---------- Excerpted data

## config.mk

```make
export PLATFORM = sky130hd
export DESIGN_NAME = sha_pad_ctrl
export DESIGN_NICKNAME = d
export VERILOG_FILES = /design/src/rtl/sha_pad_ctrl.sv
export SDC_FILE = /design/constraint.sdc
export NUM_CORES = 2
export LEC_CHECK = 0
export CAP_MARGIN = 40
export CORE_AREA = 2 2 509 511
export DETAILED_ROUTE_END_ITERATION = 10
export DIE_AREA = 0 0 511 513
export SLEW_MARGIN = 20
export SYNTH_ARGS = -nofsm -noshare
export SYNTH_HDL_FRONTEND = slang
export SYNTH_SLANG_ARGS = --single-unit
export TNS_END_PERCENT = 100
```

## constraint.sdc

```tcl
create_clock -name clk -period 6 [get_ports clk]
set_input_delay 1.2 -clock clk [delete_from_list [all_inputs] [get_ports clk]]
set_output_delay 1.2 -clock clk [all_outputs]
set_load 0.02 [all_outputs]
```

## src/rtl/sha_pad_ctrl.sv

```systemverilog
// SHA-256 message padding and block sequencer: packs 32-bit message words into
// 512-bit blocks, appends the 0x80 marker and 64-bit length, and chains core results.
module sha_pad_ctrl #(
  parameter int CORE_SETTLE = 1
) (
  input  logic         clk,
  input  logic         reset_n,
  input  logic         msg_valid,
  output logic         msg_ready,
  input  logic [31:0]  msg_data,
  input  logic         msg_last,
  input  logic [1:0]   msg_last_bytes,
  output logic         first_state,
  output logic [255:0] initial_state,
  output logic [511:0] message_block,
  input  logic         status,
  input  logic [255:0] hash,
  input  logic         valid_block,
  output logic [255:0] digest,
  output logic         digest_valid
);

  typedef enum logic [2:0] {IDLE, FILL, PAD, LAUNCH, SETTLE, WAIT_CORE, DONE} state_t;

  localparam logic [255:0] IV =
    256'h5be0cd19_1f83d9ab_9b05688c_510e527f_a54ff53a_3c6ef372_bb67ae85_6a09e667;
  localparam logic [15:0] SETTLE_LAST = (CORE_SETTLE > 0) ? 16'(CORE_SETTLE - 1) : 16'd0;

  state_t            state;
  logic [15:0][31:0] blk_w;      // blk_w[15] is word 0
  logic [15:0][31:0] pad_blk;
  logic [3:0]        widx;
  logic [3:0]        mark_idx;   // word index holding (or due to hold) the 0x80 marker
  logic              mark_pend;  // marker word 0x80000000 still to be written at mark_idx
  logic              len_only;   // next PAD builds the zero block carrying only the length
  logic              final_blk;
  logic              ret_pad;
  logic [63:0]       bitcnt;
  logic [15:0]       settle_cnt;
  logic [255:0]      chain;

  logic        start;
  logic        accept;
  logic        full_last;
  logic        pad_final;
  logic [3:0]  cur_idx;
  logic [63:0] cnt_base;
  logic [5:0]  word_bits;
  logic [31:0] last_word;

  assign msg_ready     = (state == IDLE) || (state == FILL) || (state == DONE);
  assign accept        = msg_valid && msg_ready;
  assign start         = (state == IDLE) || (state == DONE);
  assign cur_idx       = start ? 4'd0 : widx;
  assign cnt_base      = start ? 64'd0 : bitcnt;
  assign full_last     = msg_last && (msg_last_bytes == 2'd0);
  assign message_block = blk_w;
  assign initial_state = chain;

  always_comb begin
    word_bits = 6'd32;
    if (msg_last && msg_last_bytes != 2'd0)
      word_bits = {1'b0, msg_last_bytes, 3'b000};
  end

  always_comb begin
    last_word = msg_data;
    case (msg_last_bytes)
      2'd1:    last_word = {msg_data[31:24], 8'h80, 16'h0000};
      2'd2:    last_word = {msg_data[31:16], 8'h80, 8'h00};
      2'd3:    last_word = {msg_data[31:8], 8'h80};
      default: last_word = msg_data;
    endcase
  end

  // Words past the marker are zeroed; the length goes in 14/15 only if the marker sits below 14.
  always_comb begin
    pad_blk   = blk_w;
    pad_final = len_only || (mark_idx < 4'd14);
    for (int j = 0; j < 16; j++) begin
      if (len_only) begin
        if (j == 14)      pad_blk[15-j] = bitcnt[63:32];
        else if (j == 15) pad_blk[15-j] = bitcnt[31:0];
        else              pad_blk[15-j] = 32'h0;
      end else if (mark_pend && 4'(j) == mark_idx) begin
        pad_blk[15-j] = 32'h8000_0000;
      end else if (4'(j) > mark_idx) begin
        if (j == 14)                          pad_blk[15-j] = bitcnt[63:32];
        else if (j == 15 && mark_idx < 4'd14) pad_blk[15-j] = bitcnt[31:0];
        else                                  pad_blk[15-j] = 32'h0;
      end
    end
  end

  always_ff @(posedge clk or negedge reset_n) begin
    if (!reset_n) begin
      state        <= IDLE;
      blk_w        <= '0;
      widx         <= 4'd0;
      mark_idx     <= 4'd0;
      mark_pend    <= 1'b0;
      len_only     <= 1'b0;
      final_blk    <= 1'b0;
      ret_pad      <= 1'b0;
      bitcnt       <= 64'd0;
      settle_cnt   <= 16'd0;
      chain        <= IV;
      digest       <= '0;
      digest_valid <= 1'b0;
      first_state  <= 1'b0;
    end else begin
      first_state <= 1'b0;
      case (state)
        IDLE, FILL, DONE: begin
          if (accept) begin
            if (start) begin
              digest_valid <= 1'b0;
              chain        <= IV;
            end
            bitcnt <= cnt_base + 64'(word_bits);
            widx   <= cur_idx + 4'd1;
            if (!msg_last) begin
              blk_w[~cur_idx] <= msg_data;
              if (cur_idx == 4'd15) begin
                state       <= LAUNCH;
                first_state <= 1'b1;
                ret_pad     <= 1'b0;
                final_blk   <= 1'b0;
              end else begin
                state <= FILL;
              end
            end else begin
              blk_w[~cur_idx] <= last_word;
              len_only        <= 1'b0;
              if (!full_last) begin
                mark_idx  <= cur_idx;
                mark_pend <= 1'b0;
                state     <= PAD;
              end else begin
                // A full final word pushes the marker to the next index, maybe the next block.
                mark_idx  <= cur_idx + 4'd1;
                mark_pend <= 1'b1;
                if (cur_idx == 4'd15) begin
                  state       <= LAUNCH;
                  first_state <= 1'b1;
                  ret_pad     <= 1'b1;
                  final_blk   <= 1'b0;
                end else begin
                  state <= PAD;
                end
              end
            end
          end
        end
        PAD: begin
          blk_w       <= pad_blk;
          final_blk   <= pad_final;
          mark_pend   <= 1'b0;
          if (!pad_final) begin
            len_only <= 1'b1;
            ret_pad  <= 1'b1;
          end
          state       <= LAUNCH;
          first_state <= 1'b1;
        end
        LAUNCH: begin
          settle_cnt <= 16'd0;
          state      <= SETTLE;
        end
        SETTLE: begin
          if (settle_cnt >= SETTLE_LAST) state <= WAIT_CORE;
          else                           settle_cnt <= settle_cnt + 16'd1;
        end
        WAIT_CORE: begin
          if (status && valid_block) begin
            for (int i = 0; i < 8; i++)
              chain[32*i +: 32] <= hash[255-32*i -: 32];
            if (final_blk) begin
              digest       <= hash;
              digest_valid <= 1'b1;
              state        <= DONE;
            end else begin
              state <= ret_pad ? PAD : FILL;
            end
          end
        end
        default: state <= IDLE;
      endcase
    end
  end

endmodule

```

==> impl_metrics.toml <==
[placed_design]
dp.final_hpwl_mm = 192
dp_slack_ns = 1.44
globalplace.congestion = 0.932
port-buffer-count = 1322

[final_layout]
num-fill-cells = 26800
seqCellArea_um2 = 27700
final_common_cell = "clkdlybuf4s50_1"
layout_common_cells = "clkdlybuf4s50_1, dfrtp_1, nand2_1"
num-nets-final = 5651
multi_input_comb_area_um2 = 15800
area_growth_syn_to_layout_pct = 49.7
final_layout_size_suffix_gt1_frac = 0.167
post-route-util = 0.262

[worst_hold_path]
hp-class = "input pin to async pin"

[global_routing]
grt.overflow.total = 0
grt_pass1_wl_mm = 335
grt_max_degree = 142
antenna_found_initial = 45
grt_pass1_vias = 37700
groute.usage.overall = 0.183

[clock_tree]
max-clock-path-buffers = 3
cts_resized = 0
cts.sinks = 1102
cts_tree = "built"
insertion_delay_ns = 0.79
post_cts_buffers = 0
cts_max_level = 4
ctsRootBufferMaster = "clkbuf_16"
path_clk_slew_ns = 0.06
cts_hold_buffers = 0
cts_made_buffers = 137

[yosys]
yosysTopAreaCell = "dfrtp_1"
avgSynthCellArea_um2 = 11.0
synth_cells = 4081
yosys.area_share.simple = 0.120
syn-cell-area_um2 = 44900
synth_area_leaders = "dfrtp_1, mux2_2, dfstp_2, nand2_1, o21ai_0"
ys_ff_latch = 1102
synthAdderAreaFrac = 0.00240
synth_top_area_share = 0.538
synth_edf_count = 0
synthXorXnorAreaFrac = 0.00861
synthArstFlopShare = 1.00
synthesis.nets = 4385
synth_cell_types = 80
synth_top_family_by_area = "compound AO/OA/AOI/OAI gates"
synth_ff_type = "dfrtp_1"
yosysSeqAreaShare = 0.618
synthMuxAreaShare = 0.0927
synth_compound_area_frac = 0.124
yosys_warnings = 0

[timing]
maxSlewHeadroom = 0.287
fin_crit_sh = 0.777
fin_hold_ws_ns = 0.436
setup_viol = 0
rsz0062_at_grt = "false"
final_max_slew_viol_count = 0
period_needed_ns = 4.66
fin_worst_skew_ns = 0.0378
final_hold_viol_count = 0
fin_tns_setup_ns = 0
worst_slew_pin_slew_ns = 1.07
max_freq_mhz = 214
fin_ws_ns = 1.34

[critical_path]
worst_setup_path_start_kind = "flip-flop"
critPathCapture = "bitcnt[51]"
r2r-end = "bitcnt[51]"
worstSetupEndpointType = "flip-flop"
path_class = "flip-flop to flip-flop"
worstPathArrival_ns = 5.34
critPathMaxFanout = 20
reg2reg_from = "state[2]"
startpoint = "state[2]"
r2r.worst_path.cells = 13
worstPathRequired_ns = 6.68
ff2ff_setup_slack_ns = 1.34

[drt]
postRouteAntennaNets = 0
dr_total_vias = 38000
route.detailed.drc = 0
routed_wl_mm = 247
wl_per_cell_um = 27.9
drt_iter0_drc = 3059
vias_per_cell = 4.29
dr.pass1.iters = 7

[job]
maxCapViolCount = 0

[power_and_ir_drop]
power_density_nw_per_um2 = 599
leakage_nw = 27.9
vdd_drop_max_uv = 281
finalPower_w = 0.0403

[floorplanning]
core-area_um2 = 256000
std_cell_rows = 186
io_pins = 1323
die_w_um = 511
dieArea_um2 = 262000
initial_core_util = 0.175
die_height_um = 513

[status]
outcome = "completed"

--------------------

**Exercise:**
Which lines of the entries above contain the string "length"? Copy each one.

**Result for this exercise:**
// 512-bit blocks, appends the 0x80 marker and 64-bit length, and chains core results.
  logic              len_only;   // next PAD builds the zero block carrying only the length
  // Words past the marker are zeroed; the length goes in 14/15 only if the marker sits below 14.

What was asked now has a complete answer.